## MATERIAL SUPPLIED

------------------------------------

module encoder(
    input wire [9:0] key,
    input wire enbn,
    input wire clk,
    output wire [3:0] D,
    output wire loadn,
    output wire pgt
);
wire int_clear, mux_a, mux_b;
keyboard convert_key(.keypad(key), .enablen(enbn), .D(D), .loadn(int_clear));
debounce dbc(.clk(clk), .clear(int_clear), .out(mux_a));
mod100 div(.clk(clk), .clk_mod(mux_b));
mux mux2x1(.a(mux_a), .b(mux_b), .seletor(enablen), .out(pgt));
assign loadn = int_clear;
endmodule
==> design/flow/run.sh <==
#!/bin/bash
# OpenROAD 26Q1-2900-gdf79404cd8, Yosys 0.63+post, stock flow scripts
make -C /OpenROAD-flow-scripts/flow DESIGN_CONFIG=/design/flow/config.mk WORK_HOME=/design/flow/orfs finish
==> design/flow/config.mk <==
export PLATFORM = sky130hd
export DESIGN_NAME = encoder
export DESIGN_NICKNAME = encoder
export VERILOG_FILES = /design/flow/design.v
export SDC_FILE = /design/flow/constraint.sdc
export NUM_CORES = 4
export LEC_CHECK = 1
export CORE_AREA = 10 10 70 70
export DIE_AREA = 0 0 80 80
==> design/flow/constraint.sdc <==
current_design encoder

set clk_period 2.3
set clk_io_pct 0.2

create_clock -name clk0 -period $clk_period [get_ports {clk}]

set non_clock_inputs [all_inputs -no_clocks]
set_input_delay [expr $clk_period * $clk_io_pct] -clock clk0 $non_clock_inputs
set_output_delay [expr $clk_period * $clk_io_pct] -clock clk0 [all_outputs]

------------------------------------

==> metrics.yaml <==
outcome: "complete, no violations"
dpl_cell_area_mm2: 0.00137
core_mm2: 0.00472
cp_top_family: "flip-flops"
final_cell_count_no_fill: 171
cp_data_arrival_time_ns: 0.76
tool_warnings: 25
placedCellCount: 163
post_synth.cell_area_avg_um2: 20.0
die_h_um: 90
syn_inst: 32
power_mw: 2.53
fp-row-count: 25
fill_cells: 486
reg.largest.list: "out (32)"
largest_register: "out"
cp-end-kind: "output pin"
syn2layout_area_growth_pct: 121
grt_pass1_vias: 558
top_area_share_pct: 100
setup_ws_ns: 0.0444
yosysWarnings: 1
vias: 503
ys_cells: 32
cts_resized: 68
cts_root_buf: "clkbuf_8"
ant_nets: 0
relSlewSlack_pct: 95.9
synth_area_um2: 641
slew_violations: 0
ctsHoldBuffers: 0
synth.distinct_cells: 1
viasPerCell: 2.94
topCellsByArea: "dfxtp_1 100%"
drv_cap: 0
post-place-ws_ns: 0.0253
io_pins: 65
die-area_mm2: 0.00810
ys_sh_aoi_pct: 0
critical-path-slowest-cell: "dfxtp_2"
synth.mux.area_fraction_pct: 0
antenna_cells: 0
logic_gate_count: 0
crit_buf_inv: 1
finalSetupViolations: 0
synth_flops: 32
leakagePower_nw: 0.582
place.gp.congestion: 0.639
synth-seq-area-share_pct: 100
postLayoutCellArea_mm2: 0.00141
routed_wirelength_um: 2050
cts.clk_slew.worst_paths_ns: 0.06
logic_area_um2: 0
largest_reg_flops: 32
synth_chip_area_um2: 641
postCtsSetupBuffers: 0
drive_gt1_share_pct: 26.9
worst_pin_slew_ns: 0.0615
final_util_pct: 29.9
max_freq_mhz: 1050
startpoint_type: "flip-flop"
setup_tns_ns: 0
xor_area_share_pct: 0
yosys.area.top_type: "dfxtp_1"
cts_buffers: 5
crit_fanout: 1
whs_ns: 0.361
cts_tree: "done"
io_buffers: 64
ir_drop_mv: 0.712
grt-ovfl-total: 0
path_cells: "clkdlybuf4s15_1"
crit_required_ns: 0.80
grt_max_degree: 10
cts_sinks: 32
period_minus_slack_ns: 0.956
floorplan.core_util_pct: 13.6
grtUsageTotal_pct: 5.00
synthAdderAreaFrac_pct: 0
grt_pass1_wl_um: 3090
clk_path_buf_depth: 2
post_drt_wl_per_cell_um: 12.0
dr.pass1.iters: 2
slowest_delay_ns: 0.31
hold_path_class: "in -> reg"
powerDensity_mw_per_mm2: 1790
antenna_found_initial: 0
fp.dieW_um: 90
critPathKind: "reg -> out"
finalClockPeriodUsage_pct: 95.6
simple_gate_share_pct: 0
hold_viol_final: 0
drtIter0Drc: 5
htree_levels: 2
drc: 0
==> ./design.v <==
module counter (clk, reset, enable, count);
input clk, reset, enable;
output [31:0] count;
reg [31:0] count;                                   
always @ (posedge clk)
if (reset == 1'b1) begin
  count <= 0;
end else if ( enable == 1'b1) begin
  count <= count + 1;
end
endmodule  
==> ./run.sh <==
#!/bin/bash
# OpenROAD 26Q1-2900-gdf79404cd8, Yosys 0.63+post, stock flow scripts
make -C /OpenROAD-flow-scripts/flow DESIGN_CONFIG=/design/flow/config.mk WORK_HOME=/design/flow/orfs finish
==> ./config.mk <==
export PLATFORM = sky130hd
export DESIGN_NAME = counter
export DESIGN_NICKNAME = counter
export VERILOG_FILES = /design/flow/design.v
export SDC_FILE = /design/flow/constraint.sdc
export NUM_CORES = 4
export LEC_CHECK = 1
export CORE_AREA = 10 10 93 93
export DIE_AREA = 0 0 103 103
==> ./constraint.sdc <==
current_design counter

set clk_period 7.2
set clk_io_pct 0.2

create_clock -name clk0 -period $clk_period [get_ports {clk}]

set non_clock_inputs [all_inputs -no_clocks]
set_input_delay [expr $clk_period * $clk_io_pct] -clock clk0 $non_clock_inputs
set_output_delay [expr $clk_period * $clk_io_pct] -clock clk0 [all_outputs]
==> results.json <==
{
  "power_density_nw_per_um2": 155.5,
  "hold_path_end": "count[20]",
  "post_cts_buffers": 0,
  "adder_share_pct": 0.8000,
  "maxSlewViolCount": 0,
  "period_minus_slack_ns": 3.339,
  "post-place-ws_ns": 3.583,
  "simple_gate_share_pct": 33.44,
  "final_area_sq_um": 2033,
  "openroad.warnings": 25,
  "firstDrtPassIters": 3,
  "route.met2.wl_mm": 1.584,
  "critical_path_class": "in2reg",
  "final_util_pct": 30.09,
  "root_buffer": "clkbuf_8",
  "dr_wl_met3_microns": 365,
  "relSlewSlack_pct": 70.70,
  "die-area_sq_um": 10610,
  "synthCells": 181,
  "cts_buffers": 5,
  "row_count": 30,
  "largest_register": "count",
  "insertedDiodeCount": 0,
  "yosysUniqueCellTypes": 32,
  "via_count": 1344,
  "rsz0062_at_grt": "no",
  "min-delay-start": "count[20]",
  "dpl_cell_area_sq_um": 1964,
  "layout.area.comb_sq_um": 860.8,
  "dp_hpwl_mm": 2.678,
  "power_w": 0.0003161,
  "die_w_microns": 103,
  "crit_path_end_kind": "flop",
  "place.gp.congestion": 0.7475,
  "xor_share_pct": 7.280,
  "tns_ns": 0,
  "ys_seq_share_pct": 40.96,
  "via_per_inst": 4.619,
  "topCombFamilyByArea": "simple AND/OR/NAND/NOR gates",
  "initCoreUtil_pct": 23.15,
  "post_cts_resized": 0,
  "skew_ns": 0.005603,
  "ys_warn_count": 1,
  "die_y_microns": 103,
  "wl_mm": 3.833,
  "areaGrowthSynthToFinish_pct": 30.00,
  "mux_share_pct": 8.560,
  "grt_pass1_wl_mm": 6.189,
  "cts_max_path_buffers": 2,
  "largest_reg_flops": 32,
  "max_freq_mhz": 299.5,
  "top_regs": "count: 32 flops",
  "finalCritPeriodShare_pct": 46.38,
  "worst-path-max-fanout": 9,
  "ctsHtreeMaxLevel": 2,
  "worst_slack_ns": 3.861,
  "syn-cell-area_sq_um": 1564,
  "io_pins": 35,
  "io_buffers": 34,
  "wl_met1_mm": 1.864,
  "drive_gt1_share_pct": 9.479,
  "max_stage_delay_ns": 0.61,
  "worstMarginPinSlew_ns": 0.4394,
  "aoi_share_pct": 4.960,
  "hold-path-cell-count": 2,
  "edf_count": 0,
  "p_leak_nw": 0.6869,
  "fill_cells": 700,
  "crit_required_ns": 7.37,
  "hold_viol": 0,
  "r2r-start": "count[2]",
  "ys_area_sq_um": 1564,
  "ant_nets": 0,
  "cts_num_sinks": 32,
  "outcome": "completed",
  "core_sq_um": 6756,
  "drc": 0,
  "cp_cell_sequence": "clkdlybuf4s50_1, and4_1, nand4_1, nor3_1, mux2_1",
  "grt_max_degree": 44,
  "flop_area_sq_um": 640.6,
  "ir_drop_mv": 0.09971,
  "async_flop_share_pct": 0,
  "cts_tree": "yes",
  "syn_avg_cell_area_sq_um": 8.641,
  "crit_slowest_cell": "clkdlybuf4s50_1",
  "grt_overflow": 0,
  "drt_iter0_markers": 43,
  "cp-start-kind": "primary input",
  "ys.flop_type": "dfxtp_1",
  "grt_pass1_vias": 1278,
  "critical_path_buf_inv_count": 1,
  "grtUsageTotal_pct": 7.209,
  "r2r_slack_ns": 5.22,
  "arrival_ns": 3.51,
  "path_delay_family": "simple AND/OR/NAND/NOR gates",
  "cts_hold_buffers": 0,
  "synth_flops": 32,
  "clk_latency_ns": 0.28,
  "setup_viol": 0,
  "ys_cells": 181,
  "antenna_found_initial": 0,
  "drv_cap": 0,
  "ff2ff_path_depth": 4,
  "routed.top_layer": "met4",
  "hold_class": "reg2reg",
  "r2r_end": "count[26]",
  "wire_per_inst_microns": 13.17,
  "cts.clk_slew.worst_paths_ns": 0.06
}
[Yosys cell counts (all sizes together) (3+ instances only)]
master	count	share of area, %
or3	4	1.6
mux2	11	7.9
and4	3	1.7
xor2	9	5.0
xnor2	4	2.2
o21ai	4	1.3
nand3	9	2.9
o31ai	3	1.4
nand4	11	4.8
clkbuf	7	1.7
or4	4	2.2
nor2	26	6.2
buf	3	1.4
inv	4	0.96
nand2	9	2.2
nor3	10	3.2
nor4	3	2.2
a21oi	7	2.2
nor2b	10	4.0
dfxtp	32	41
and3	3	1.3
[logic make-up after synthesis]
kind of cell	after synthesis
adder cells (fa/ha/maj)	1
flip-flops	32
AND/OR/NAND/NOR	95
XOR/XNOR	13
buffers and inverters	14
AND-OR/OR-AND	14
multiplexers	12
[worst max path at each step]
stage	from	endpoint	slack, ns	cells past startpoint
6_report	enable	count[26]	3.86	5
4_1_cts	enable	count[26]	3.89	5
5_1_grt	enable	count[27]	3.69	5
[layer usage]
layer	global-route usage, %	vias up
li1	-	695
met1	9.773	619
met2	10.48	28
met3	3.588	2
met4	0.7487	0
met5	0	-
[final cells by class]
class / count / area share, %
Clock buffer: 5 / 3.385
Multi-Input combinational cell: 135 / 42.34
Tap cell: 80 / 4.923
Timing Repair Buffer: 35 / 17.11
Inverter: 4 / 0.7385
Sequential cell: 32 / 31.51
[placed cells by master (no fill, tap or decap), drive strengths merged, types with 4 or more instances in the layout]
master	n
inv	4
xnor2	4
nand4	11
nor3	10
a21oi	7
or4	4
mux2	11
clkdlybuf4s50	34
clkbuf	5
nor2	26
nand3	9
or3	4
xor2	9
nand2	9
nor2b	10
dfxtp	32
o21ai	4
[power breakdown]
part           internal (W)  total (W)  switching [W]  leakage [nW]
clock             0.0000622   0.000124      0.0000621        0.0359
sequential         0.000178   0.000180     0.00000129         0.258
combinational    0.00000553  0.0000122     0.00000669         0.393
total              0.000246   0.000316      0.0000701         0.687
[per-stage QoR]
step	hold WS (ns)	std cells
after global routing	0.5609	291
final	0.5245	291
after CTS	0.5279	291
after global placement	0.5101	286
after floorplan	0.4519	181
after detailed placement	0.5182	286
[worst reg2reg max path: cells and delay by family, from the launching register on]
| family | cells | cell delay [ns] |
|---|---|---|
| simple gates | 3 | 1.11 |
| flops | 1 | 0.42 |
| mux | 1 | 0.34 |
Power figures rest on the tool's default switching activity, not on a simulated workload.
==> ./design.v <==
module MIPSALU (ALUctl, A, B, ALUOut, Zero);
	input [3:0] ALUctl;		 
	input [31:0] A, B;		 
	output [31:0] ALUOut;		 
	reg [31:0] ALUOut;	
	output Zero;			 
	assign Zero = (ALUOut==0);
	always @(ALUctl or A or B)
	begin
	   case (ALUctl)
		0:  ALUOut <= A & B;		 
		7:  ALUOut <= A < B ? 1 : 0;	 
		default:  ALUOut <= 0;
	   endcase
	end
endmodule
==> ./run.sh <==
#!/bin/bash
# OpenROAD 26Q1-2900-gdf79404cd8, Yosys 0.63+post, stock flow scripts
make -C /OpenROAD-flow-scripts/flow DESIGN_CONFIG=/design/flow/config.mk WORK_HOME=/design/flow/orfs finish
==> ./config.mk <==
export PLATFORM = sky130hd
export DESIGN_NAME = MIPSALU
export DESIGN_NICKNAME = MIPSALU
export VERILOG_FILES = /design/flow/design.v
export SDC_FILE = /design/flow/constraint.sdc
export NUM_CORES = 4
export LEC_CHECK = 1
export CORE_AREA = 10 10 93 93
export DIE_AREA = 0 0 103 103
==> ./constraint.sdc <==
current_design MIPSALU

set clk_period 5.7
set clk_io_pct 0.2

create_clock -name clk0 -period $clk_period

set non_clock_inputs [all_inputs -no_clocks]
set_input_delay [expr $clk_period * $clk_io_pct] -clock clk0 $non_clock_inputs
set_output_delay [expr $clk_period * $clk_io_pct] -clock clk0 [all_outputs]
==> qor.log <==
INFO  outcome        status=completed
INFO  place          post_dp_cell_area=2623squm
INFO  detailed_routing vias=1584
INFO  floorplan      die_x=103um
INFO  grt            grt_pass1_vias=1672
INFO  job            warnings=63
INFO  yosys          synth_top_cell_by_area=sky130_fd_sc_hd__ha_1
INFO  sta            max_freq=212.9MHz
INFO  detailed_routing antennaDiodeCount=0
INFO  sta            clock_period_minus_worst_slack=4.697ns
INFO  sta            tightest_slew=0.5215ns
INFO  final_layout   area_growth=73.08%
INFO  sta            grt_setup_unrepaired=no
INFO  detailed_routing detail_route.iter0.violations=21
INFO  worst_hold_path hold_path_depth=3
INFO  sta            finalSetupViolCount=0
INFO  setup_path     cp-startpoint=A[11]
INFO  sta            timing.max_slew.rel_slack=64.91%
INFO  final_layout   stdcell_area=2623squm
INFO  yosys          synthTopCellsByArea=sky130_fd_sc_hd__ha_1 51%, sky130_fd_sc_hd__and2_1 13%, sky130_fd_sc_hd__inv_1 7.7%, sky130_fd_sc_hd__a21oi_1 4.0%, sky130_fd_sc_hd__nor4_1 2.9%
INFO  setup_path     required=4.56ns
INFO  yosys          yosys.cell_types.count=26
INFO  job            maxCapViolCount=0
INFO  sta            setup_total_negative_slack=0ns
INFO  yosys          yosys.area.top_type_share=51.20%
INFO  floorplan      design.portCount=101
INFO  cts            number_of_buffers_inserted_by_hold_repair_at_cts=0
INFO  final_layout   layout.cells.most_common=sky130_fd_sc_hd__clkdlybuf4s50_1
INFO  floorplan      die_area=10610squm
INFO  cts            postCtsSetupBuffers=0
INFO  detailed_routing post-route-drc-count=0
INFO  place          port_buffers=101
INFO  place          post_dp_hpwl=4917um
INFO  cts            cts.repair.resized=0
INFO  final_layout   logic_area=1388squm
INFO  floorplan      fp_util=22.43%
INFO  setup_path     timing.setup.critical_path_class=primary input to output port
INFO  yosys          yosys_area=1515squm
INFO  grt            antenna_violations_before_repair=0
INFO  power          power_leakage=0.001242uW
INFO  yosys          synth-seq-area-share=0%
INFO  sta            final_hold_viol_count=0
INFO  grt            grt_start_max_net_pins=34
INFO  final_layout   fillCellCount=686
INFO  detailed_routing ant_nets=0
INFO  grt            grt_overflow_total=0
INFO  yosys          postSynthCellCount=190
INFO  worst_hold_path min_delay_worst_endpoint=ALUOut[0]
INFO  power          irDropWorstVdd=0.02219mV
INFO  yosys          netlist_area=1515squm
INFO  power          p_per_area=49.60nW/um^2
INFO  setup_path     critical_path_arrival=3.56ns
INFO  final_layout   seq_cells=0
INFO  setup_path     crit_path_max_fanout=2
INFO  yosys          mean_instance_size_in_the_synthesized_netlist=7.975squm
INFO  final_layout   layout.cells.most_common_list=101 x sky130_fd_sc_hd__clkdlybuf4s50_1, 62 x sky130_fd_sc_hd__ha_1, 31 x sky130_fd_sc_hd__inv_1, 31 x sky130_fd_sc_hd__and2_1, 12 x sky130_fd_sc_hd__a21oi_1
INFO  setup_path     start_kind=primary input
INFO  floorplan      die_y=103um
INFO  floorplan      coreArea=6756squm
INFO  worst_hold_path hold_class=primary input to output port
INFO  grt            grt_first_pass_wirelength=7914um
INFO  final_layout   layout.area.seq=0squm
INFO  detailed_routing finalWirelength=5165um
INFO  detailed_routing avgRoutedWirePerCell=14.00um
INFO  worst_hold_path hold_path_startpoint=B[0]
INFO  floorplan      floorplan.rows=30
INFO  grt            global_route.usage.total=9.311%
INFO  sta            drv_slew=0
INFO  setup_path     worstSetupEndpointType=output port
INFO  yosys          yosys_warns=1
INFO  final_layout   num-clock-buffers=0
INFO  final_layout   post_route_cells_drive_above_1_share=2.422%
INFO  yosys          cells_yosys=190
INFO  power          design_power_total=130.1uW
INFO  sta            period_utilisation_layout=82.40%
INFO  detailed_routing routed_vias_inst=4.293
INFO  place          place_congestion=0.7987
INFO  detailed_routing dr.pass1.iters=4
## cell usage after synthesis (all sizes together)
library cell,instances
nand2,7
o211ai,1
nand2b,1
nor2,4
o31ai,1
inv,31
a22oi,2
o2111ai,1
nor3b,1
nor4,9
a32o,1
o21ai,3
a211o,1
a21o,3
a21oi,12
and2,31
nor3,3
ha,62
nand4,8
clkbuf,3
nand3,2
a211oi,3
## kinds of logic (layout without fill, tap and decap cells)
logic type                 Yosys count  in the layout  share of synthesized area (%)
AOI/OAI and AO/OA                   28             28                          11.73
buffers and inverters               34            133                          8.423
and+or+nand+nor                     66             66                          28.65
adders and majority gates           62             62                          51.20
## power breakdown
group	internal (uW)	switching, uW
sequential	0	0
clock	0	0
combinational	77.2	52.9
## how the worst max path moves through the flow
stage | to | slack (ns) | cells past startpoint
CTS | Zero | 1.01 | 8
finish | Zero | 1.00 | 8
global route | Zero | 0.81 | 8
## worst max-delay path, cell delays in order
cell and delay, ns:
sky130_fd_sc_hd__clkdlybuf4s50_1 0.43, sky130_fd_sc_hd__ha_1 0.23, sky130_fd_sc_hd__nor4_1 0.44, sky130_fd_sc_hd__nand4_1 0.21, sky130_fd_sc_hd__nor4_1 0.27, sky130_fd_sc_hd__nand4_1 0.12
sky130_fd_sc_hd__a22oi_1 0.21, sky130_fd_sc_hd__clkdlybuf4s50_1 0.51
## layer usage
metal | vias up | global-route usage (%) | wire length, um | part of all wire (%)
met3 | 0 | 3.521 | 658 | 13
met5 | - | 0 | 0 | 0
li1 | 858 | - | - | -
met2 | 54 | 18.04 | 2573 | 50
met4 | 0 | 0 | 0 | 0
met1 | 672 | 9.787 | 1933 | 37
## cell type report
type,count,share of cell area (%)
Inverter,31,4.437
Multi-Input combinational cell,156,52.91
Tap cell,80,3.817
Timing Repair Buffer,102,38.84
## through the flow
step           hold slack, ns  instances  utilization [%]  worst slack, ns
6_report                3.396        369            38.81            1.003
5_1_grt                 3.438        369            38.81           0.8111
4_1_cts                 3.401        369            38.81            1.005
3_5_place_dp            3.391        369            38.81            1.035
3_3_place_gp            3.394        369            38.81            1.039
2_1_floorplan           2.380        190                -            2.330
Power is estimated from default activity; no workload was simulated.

------------------------------------

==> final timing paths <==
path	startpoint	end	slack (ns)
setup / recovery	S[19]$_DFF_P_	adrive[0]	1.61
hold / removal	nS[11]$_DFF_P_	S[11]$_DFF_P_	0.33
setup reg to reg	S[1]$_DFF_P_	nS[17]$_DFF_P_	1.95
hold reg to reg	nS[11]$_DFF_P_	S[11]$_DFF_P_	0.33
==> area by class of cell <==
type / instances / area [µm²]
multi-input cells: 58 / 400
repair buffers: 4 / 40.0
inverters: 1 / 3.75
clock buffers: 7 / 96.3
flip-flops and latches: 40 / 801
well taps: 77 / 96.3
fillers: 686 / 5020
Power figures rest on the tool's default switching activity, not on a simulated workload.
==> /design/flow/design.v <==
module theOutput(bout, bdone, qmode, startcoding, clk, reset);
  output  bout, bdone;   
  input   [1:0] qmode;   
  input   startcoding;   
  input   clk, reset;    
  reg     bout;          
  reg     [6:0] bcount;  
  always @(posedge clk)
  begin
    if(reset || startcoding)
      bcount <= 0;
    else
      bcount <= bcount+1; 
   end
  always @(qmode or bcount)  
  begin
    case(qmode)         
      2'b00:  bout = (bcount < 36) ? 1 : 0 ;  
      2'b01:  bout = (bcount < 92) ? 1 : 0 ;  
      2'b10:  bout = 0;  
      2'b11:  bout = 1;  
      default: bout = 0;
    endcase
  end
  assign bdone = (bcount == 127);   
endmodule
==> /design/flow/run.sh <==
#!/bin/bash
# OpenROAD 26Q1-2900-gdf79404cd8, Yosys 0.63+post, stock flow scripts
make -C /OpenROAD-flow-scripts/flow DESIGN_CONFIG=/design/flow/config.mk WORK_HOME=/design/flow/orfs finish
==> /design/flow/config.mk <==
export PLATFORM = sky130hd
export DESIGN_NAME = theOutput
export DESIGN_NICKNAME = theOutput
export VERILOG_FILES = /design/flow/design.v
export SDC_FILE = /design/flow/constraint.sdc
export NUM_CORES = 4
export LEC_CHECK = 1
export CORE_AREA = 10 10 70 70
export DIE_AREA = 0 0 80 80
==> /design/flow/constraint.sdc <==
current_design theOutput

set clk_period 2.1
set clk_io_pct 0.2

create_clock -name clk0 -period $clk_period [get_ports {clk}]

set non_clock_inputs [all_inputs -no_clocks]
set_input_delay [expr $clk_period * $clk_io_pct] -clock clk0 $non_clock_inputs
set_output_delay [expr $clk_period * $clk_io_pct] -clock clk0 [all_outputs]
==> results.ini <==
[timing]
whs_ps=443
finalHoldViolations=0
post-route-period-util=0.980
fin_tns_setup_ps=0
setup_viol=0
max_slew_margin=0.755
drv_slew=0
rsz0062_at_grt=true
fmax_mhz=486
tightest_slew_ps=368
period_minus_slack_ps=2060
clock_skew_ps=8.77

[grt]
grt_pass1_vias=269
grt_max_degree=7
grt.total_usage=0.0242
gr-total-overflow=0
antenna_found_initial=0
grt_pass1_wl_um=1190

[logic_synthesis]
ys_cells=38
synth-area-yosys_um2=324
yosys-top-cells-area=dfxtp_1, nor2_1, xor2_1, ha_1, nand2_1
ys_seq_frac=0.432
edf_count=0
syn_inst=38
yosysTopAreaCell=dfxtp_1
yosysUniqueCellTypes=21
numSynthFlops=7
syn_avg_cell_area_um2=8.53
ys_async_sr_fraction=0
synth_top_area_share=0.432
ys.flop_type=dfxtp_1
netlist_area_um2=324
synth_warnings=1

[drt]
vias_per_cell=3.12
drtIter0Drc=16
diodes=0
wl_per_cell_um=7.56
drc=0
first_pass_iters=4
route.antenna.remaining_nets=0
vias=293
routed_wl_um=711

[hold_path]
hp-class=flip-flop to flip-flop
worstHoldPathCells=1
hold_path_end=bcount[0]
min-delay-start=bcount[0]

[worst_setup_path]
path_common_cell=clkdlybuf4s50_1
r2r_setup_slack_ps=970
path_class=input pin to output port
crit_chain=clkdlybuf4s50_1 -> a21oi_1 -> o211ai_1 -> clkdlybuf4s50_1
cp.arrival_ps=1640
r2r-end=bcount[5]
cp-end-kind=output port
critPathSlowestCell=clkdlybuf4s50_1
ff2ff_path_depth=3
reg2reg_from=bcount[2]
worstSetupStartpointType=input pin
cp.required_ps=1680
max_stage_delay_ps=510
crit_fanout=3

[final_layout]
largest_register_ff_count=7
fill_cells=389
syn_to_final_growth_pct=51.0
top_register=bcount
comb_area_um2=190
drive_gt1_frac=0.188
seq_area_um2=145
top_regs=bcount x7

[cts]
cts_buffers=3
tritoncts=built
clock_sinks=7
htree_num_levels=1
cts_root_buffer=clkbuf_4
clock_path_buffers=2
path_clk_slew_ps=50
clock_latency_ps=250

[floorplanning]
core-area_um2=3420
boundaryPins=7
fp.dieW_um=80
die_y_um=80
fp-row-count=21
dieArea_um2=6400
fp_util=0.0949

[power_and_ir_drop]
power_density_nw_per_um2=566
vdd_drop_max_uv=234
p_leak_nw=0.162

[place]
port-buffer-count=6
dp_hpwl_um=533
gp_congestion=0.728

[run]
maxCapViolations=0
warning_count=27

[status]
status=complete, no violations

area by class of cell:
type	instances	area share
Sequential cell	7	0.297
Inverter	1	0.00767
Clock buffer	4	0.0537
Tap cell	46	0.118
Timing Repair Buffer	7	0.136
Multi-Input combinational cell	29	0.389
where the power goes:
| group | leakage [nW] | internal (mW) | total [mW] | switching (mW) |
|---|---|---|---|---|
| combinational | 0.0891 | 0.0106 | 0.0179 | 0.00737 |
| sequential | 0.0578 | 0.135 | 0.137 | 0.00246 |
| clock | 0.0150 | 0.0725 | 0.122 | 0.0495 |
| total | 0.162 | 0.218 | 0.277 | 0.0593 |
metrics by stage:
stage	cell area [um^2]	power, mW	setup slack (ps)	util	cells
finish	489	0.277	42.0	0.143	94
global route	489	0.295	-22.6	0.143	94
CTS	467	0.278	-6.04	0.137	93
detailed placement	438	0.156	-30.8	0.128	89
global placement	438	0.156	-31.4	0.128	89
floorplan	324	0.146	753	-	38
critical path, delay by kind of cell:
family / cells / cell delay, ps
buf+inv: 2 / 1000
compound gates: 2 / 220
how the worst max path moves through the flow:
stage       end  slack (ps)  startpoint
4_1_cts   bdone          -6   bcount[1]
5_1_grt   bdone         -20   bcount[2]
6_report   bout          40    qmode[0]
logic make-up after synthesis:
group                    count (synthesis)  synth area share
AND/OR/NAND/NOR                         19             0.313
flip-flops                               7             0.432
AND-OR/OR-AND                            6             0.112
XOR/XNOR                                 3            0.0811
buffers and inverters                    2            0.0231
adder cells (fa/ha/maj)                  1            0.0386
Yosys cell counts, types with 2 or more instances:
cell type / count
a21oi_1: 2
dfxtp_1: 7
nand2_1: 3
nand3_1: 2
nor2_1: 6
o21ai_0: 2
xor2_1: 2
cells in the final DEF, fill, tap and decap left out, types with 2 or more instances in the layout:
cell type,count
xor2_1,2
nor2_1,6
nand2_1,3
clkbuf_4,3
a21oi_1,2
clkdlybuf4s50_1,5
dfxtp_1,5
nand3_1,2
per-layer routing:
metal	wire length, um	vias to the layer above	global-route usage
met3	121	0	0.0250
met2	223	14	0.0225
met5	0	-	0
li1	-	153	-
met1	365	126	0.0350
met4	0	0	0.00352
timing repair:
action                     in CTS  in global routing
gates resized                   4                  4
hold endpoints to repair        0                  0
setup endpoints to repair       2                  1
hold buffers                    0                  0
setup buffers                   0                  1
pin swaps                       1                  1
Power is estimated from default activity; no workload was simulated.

------------------------------------

Extract from the listing above the lines between the line containing "synth_flops: 32" and the line containing "htree_levels: 2", keeping both of those lines. Output nothing else.

synth_flops: 32
leakagePower_nw: 0.582
place.gp.congestion: 0.639
synth-seq-area-share_pct: 100
postLayoutCellArea_mm2: 0.00141
routed_wirelength_um: 2050
cts.clk_slew.worst_paths_ns: 0.06
logic_area_um2: 0
largest_reg_flops: 32
synth_chip_area_um2: 641
postCtsSetupBuffers: 0
drive_gt1_share_pct: 26.9
worst_pin_slew_ns: 0.0615
final_util_pct: 29.9
max_freq_mhz: 1050
startpoint_type: "flip-flop"
setup_tns_ns: 0
xor_area_share_pct: 0
yosys.area.top_type: "dfxtp_1"
cts_buffers: 5
crit_fanout: 1
whs_ns: 0.361
cts_tree: "done"
io_buffers: 64
ir_drop_mv: 0.712
grt-ovfl-total: 0
path_cells: "clkdlybuf4s15_1"
crit_required_ns: 0.80
grt_max_degree: 10
cts_sinks: 32
period_minus_slack_ns: 0.956
floorplan.core_util_pct: 13.6
grtUsageTotal_pct: 5.00
synthAdderAreaFrac_pct: 0
grt_pass1_wl_um: 3090
clk_path_buf_depth: 2
post_drt_wl_per_cell_um: 12.0
dr.pass1.iters: 2
slowest_delay_ns: 0.31
hold_path_class: "in -> reg"
powerDensity_mw_per_mm2: 1790
antenna_found_initial: 0
fp.dieW_um: 90
critPathKind: "reg -> out"
finalClockPeriodUsage_pct: 95.6
simple_gate_share_pct: 0
hold_viol_final: 0
drtIter0Drc: 5
htree_levels: 2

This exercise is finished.